Prior Authorization: Continual Bad Rap – Magnified

Prior Authorization: Continual Bad Rap – Magnified

During the last several months, the federal government has been siding with healthcare providers in an all-out assault on the prior authorization process, which requires providers to get approval from insurers before giving certain treatments to patients.

The Kaiser Family Foundation recently noted that few things about the American healthcare system infuriate patients and doctors more than prior authorization.

But why? The prior authorization process was originally designed to prevent doctors from ordering expensive tests or procedures that are not indicated or needed, with the aim of delivering cost-effective care; the process’s architects focused on the costliest types of care only, such as cancer treatment.

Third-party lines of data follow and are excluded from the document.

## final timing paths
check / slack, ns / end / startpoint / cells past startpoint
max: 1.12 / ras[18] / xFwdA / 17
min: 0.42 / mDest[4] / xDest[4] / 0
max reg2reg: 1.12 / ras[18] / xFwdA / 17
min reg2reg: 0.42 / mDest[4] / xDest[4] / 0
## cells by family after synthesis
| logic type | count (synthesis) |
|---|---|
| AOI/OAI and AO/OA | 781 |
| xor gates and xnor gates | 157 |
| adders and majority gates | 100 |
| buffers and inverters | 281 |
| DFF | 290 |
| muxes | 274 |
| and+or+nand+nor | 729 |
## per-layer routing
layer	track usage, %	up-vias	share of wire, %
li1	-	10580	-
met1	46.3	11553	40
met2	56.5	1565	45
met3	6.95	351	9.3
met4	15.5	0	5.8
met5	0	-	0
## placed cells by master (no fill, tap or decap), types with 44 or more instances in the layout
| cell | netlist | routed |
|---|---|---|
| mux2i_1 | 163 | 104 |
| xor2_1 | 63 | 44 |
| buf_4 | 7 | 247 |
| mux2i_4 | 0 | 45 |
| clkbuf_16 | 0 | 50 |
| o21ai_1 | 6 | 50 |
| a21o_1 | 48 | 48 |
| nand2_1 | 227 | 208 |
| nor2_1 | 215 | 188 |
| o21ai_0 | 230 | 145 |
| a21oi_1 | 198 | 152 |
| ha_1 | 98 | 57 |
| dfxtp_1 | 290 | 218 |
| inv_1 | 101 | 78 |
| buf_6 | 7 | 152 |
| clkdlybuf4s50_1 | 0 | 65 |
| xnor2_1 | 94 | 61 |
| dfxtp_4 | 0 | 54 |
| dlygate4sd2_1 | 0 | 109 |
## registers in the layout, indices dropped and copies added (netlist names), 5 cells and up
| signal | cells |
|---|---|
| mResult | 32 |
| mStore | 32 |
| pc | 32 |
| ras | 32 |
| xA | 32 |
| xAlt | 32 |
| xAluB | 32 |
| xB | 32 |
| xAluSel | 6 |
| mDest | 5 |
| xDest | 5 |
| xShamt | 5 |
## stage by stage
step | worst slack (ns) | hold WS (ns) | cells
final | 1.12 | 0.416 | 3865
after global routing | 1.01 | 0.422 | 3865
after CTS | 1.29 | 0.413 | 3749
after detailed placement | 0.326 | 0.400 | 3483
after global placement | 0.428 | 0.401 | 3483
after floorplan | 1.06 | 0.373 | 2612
This design comes from an exercise in tuning for a short achievable clock period and few clock cycles per item on the open sky130 flow, not from production work.
At most, simulation tests tie the RTL to the original design; equivalence was not proved.
Function not checked in run 4: the RTL went through the layout flow alone.
Power is estimated from default activity; no workload was simulated.

==> flow/design.v (outline; a module is shown in full before it is edited, if it fits) <==
// module mm_systolic_array: 1563 lines
// module mm_operand_feeder: 85 lines
// module mm_cmd_decode: 117 lines
// module mm_out_bit: 9 lines
// module mm_result_drain: 65 lines
// module mm_top: 79 lines
module mm_top (
    input  logic         clk_buf,
    input  logic         sys_reset,
    input  logic         cmd_valid,
    input  logic [(4 * 8)-1:0] cmd_word,
    output logic         cmd_credit,
    output logic         res_valid,
    output mm_data_pkg::mm_acc_t      res_data,
    input  logic         res_credit,
    output logic         busy,
    output logic         done
);
  // ...
==> flow/flow/run.sh <==
#!/bin/bash
set -euo pipefail
here=$(cd "$(dirname "$0")" && pwd)
MARGIN=$(cat "$here/margin.txt" 2>/dev/null || echo 7.5)
extra="SETUP_SLACK_MARGIN=${MARGIN} TNS_END_PERCENT=100 MATCH_CELL_FOOTPRINT=0"
if [[ -f "$here/cts_args.txt" ]]; then
  extra="$extra CTS_ARGS='$(tr '\n' ' ' < "$here/cts_args.txt")'"
fi
python3 - "$extra" <<'PY'
import sys
s = open('standard.sh').read()
key = ' "${@:-finish}"'
assert key in s
s = s.replace(key, ' ' + sys.argv[1] + key)
open('standard_knobs.sh', 'w').write(s)
PY
bash standard_knobs.sh > make_flow.log 2>&1
==> flow/standard.sh <==
#!/bin/bash
# synth_recipe.tcl (not shown) runs the flow's synth.tcl, then flattens the netlist and writes it again
# the make line also repeats each setting of config.mk as NAME=value (left out here)
make -C /OpenROAD-flow-scripts/flow DESIGN_CONFIG=/design/flow/config.mk WORK_HOME=/design/flow/orfs CLKGATE_MAP_FILE= SYNTH_SCRIPT=/design/flow/synth_recipe.tcl "${@:-finish}"
==> flow/config.mk <==
export PLATFORM = sky130hd
export DESIGN_NAME = mm_top
export DESIGN_NICKNAME = mm_top
export VERILOG_FILES = /design/flow/design.v
export SDC_FILE = /design/flow/constraint.sdc
export NUM_CORES = 4
export LEC_CHECK = 0
export ABC_CLOCK_PERIOD_IN_PS = 2500
export CAP_MARGIN = 20
export CORE_MARGIN = 2
export CORE_UTILIZATION = 80
export CTS_CLUSTER_DIAMETER = 60
export CTS_CLUSTER_SIZE = 16
export PLACE_DENSITY = 0.85
export SLEW_MARGIN = 20
export SYNTH_HIERARCHICAL = 1
==> flow/constraint.sdc <==
create_clock -name core_clock -period 10.5 [get_ports {clk_buf}]
set_input_delay 2.1000 -clock core_clock [delete_from_list [all_inputs] [get_ports {clk_buf}]]
set_output_delay 2.1000 -clock core_clock [all_outputs]
set_load 0.01 [all_outputs]
==> impl_results.md, run 1 <==
* Io pins at 72
* Commonest non-fill, non-tap cell in the layout: edfxtp_1
* Clock network power at 3.54 mW
* Seq pwr at 9.04 mW
* DP Cell Count at 4,522
* RSZ-0062 raised after global routing: true
* DPL Wire Length at 79,500 um
* FMAX at 0.310 GHz
* Status: finished clean
* Post-Syn Nets at 3,917
* Synth top area cells: edfxtp_1 (41%), dfrtp_1 (13%), dfxtp_1 (11%)
* Mapped Cells at 3,600
* Clk pwr share at 15.6%
* Plain + repair buffers at 179
* Final setup TNS at 0 ns
* Arrival @ worst endpoint at 1.12 ns
* Critical path origin: u_drain.g_res[23].u_bit.q
* Power consumption at 22.7 mW
* Top Registers: u_feeder.qa: 256 flops, u_feeder.qb: 256 flops, u_drain.fifo: 144 flops
* Unique masters post-synth at 71
* Multi-input combinational area share at 29.0%
* Combinational fraction of design power at 44.6%
* TritonCTS buffer count at 95
* Wire per inst at 29.9 um
* Footprint of the multi-input gates at 17,700 um^2
Testbench counts, summed over its fixed seeds: cycles 5,265, products 320.
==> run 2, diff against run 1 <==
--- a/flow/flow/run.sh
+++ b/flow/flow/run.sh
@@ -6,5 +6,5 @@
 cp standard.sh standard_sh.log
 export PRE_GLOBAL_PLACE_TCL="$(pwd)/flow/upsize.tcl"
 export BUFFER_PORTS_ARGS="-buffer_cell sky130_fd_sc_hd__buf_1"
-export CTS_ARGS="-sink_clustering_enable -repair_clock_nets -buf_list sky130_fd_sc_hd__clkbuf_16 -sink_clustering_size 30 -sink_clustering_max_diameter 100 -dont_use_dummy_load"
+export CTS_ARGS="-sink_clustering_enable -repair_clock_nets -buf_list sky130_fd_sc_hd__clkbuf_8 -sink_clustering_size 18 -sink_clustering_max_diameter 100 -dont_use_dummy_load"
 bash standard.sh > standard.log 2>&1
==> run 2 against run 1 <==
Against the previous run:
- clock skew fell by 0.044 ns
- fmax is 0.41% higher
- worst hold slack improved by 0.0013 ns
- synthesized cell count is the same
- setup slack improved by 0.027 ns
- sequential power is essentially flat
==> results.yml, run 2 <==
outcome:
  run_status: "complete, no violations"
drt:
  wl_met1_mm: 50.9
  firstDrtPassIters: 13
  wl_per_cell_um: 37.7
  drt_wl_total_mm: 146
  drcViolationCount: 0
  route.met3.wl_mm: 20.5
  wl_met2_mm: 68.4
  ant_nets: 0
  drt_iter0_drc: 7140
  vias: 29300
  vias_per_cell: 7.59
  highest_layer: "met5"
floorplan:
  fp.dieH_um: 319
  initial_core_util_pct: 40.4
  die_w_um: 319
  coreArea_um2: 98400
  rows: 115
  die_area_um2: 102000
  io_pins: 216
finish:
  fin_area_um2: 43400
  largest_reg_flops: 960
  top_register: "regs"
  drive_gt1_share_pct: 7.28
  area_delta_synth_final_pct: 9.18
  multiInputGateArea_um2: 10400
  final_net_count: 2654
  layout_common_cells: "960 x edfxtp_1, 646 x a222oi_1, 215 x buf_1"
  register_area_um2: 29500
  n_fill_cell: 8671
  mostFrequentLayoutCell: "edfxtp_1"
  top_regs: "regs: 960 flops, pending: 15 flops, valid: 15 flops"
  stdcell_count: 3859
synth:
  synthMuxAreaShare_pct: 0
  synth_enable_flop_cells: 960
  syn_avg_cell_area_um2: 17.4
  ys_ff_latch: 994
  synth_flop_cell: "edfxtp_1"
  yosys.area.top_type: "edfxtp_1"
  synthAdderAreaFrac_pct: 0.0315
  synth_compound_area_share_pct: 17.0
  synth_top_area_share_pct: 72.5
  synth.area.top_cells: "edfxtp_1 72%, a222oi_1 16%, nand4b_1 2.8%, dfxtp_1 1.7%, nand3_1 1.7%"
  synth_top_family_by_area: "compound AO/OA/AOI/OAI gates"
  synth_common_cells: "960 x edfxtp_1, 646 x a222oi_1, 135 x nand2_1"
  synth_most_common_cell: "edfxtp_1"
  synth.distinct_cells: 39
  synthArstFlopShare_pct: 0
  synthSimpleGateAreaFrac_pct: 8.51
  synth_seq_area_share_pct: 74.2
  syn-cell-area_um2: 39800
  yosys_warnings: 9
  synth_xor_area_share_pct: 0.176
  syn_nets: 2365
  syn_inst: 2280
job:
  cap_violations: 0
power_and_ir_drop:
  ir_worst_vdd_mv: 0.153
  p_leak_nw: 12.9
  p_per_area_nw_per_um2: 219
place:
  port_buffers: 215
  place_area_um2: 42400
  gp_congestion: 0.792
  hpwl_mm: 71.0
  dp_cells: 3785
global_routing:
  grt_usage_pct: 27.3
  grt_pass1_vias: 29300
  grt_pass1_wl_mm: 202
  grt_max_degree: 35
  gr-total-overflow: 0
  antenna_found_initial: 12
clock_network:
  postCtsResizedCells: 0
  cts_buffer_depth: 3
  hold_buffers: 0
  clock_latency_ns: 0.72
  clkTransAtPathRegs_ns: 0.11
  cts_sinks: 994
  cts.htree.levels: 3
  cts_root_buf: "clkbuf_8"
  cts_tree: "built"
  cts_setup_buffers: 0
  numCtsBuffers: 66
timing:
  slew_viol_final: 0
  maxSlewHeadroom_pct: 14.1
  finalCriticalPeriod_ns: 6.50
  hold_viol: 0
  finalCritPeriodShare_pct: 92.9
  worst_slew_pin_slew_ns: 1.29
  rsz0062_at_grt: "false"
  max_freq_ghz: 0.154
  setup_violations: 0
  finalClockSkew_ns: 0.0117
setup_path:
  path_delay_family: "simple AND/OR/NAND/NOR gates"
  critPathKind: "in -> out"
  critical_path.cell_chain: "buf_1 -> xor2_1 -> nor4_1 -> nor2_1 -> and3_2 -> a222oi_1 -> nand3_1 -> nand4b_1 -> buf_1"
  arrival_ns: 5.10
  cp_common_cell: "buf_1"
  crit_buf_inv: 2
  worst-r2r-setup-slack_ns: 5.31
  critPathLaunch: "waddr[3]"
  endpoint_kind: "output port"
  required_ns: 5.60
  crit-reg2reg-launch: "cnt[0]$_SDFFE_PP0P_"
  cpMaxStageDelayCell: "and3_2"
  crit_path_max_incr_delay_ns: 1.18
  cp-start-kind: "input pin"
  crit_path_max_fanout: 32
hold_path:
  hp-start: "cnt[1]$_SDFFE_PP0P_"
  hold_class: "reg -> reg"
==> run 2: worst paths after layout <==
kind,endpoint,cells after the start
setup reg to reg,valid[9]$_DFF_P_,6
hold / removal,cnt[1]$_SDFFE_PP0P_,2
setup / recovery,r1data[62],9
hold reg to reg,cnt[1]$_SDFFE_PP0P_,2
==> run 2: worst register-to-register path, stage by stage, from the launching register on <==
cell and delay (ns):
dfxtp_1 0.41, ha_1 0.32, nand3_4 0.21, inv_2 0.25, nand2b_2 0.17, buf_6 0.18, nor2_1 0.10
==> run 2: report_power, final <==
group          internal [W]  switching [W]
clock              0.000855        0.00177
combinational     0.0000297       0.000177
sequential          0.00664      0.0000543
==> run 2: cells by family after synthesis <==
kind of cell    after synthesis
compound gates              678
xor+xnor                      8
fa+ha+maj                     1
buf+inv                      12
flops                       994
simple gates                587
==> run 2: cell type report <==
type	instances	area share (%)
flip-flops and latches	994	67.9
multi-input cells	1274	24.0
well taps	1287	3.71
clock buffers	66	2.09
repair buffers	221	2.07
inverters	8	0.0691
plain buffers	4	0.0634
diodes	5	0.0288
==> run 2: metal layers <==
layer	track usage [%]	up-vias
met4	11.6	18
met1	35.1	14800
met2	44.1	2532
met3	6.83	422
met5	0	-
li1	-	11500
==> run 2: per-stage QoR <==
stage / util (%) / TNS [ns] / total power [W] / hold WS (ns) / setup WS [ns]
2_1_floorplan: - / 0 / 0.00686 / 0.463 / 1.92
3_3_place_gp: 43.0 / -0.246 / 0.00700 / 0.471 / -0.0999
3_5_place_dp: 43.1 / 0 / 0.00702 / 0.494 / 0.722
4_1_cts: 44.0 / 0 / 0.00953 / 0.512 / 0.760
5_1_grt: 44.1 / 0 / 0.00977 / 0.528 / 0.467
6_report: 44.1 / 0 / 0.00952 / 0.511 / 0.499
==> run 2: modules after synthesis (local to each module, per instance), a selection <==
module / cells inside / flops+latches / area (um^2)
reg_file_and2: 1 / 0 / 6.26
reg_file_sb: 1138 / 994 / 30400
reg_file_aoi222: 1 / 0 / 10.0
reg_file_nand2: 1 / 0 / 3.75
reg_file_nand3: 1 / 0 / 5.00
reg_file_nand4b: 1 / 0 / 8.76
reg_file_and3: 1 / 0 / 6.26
This design comes from an exercise in tuning for small area and a short achievable clock period on the open sky130 flow, not from production work.
No run shown here included a check of the RTL's function; only the layout flow was run.
Power figures rest on the tool's default switching activity, not on a simulated workload.

[flow/run.sh]
#!/bin/bash
# synth_recipe.tcl (not shown) runs the flow's synth.tcl, then flattens the netlist and writes it again
# the make line also repeats each setting of config.mk as NAME=value (left out here)
make -C /OpenROAD-flow-scripts/flow DESIGN_CONFIG=/design/flow/config.mk WORK_HOME=/design/flow/orfs CLKGATE_MAP_FILE= SYNTH_SCRIPT=/design/flow/synth_recipe.tcl finish
[flow/config.mk]
export PLATFORM = sky130hd
export DESIGN_NAME = frontend_top
export DESIGN_NICKNAME = frontend_top
export VERILOG_FILES = /design/flow/design.v
export SDC_FILE = /design/flow/constraint.sdc
export NUM_CORES = 4
export LEC_CHECK = 0
export CAP_MARGIN = 20
export CORE_MARGIN = 2
export CORE_UTILIZATION = 40
export SETUP_SLACK_MARGIN = 0.3
export SLEW_MARGIN = 20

Considering the rampant overutilization and expense in the healthcare sector, that sounds pretty good.

However, these days, opponents claim that this process is doing exactly the opposite, providing no guardrails against useless, expensive treatment, but instead preventing patients from getting the vital care they need by commonly requiring prior authorization even for many commonplace medical encounters.

For example, a new survey touted by the American Medical Association (AMA) last week found that one in three physicians blamed prior authorization for a patient’s serious adverse event, including hospitalization, permanent impairment, or death, while 86 percent of physicians surveyed alleged that prior authorization rules led to greater use of healthcare resources overall.

Relatedly, last December I appeared on a Monitor Mondays broadcast to highlight a proposed rule from the Centers for Medicare & Medicaid Services (CMS) that would purportedly improve and streamline prior authorization processes. And at the time, health plans, providers, and their respective trade associations were expressing great support for the proposal.

Oh, how quickly things change. Not only are providers and patients now suggesting that the proposal doesn’t go far enough, putting its future on shaky ground, but since gaining the support of members of Congress and even the U.S. Surgeon General – who just 10 days ago publicly stated that eliminating prior authorization would go a long way toward addressing the nationwide crisis of clinician burnout – these groups have gained real momentum. As such, their cries for reining in a process they feel harms and frustrates patients have amplified.

One of the more remarkable and persuasive trends that’s been seen lately is the way prior authorization opponents have drawn the support of insurers, when such entities are typically the principal champions of prior authorization use. But it can be tough to support it as a cost-saving mechanism when you consider this simple scenario:

As physicians increasingly feel that the prior authorization system is convoluted and time-consuming, as well as a challenge to their medical expertise, they wash their hands of the process entirely and just send patients to the emergency room, which they consider a more efficient approach to getting patients needed drugs and/or services.

The result, of course, is that emergency care costs both insurers and patients much more money. And again, this runs in direct contrast to the intended effect of using prior authorization in the first place.

While there is no miracle cure for the prior authorization issue seemingly running rampant in healthcare, what can be done here to at least mitigate some of the perceived challenges with the process?

Several health plans are taking matters into their own hands, revising their policies to cut down the number of prior authorizations by eliminating the need for patients to obtain permission for certain diagnostic procedures. Other plans have adopted artificial intelligence and other tech functionalities to accelerate prior authorization decision-making.

Meanwhile, according to a 2022 CAQH report, 35 percent of providers and payers still perform prior authorization manually, by phone, mail, fax, or email, and at a cost of about $14.50 per manual request. With 43 million manual requests reported, that’s more than $623 million.

By electronically automating these requests, the cost per request would radically decline to $3.50, saving hundreds of millions of dollars, along with countless hours of administrative burden and aggravation.

Finally, by the end of last year, more than 40 states had either considered or taken action to reform the prior authorization process, indicating that those patient and provider cries for help are being heard by lawmakers across the country. It’ll be interesting to see if that trend continues this year, during state legislative sessions.

But regardless, until all stakeholders involved come together and find consensus on a tangible, real-world fix to this issue, there will always be someone waiting impatiently for relief.

So, while the pile-on to prior authorization’s already bad rap persists, perhaps we should try giving the system a little hands-on TLC, an approach that may aid in prior authorization reaching its full potential, while avoiding many of the pitfalls.

In the meantime, I like the idea of considering the nature of prior authorization on a broader scale, which a healthcare blogger I read recently summed up quite aptly, noting that it is really a microcosm for the healthcare industry as a whole – well-intended, unnecessarily complex, indisputably damaged, but ultimately, fixable.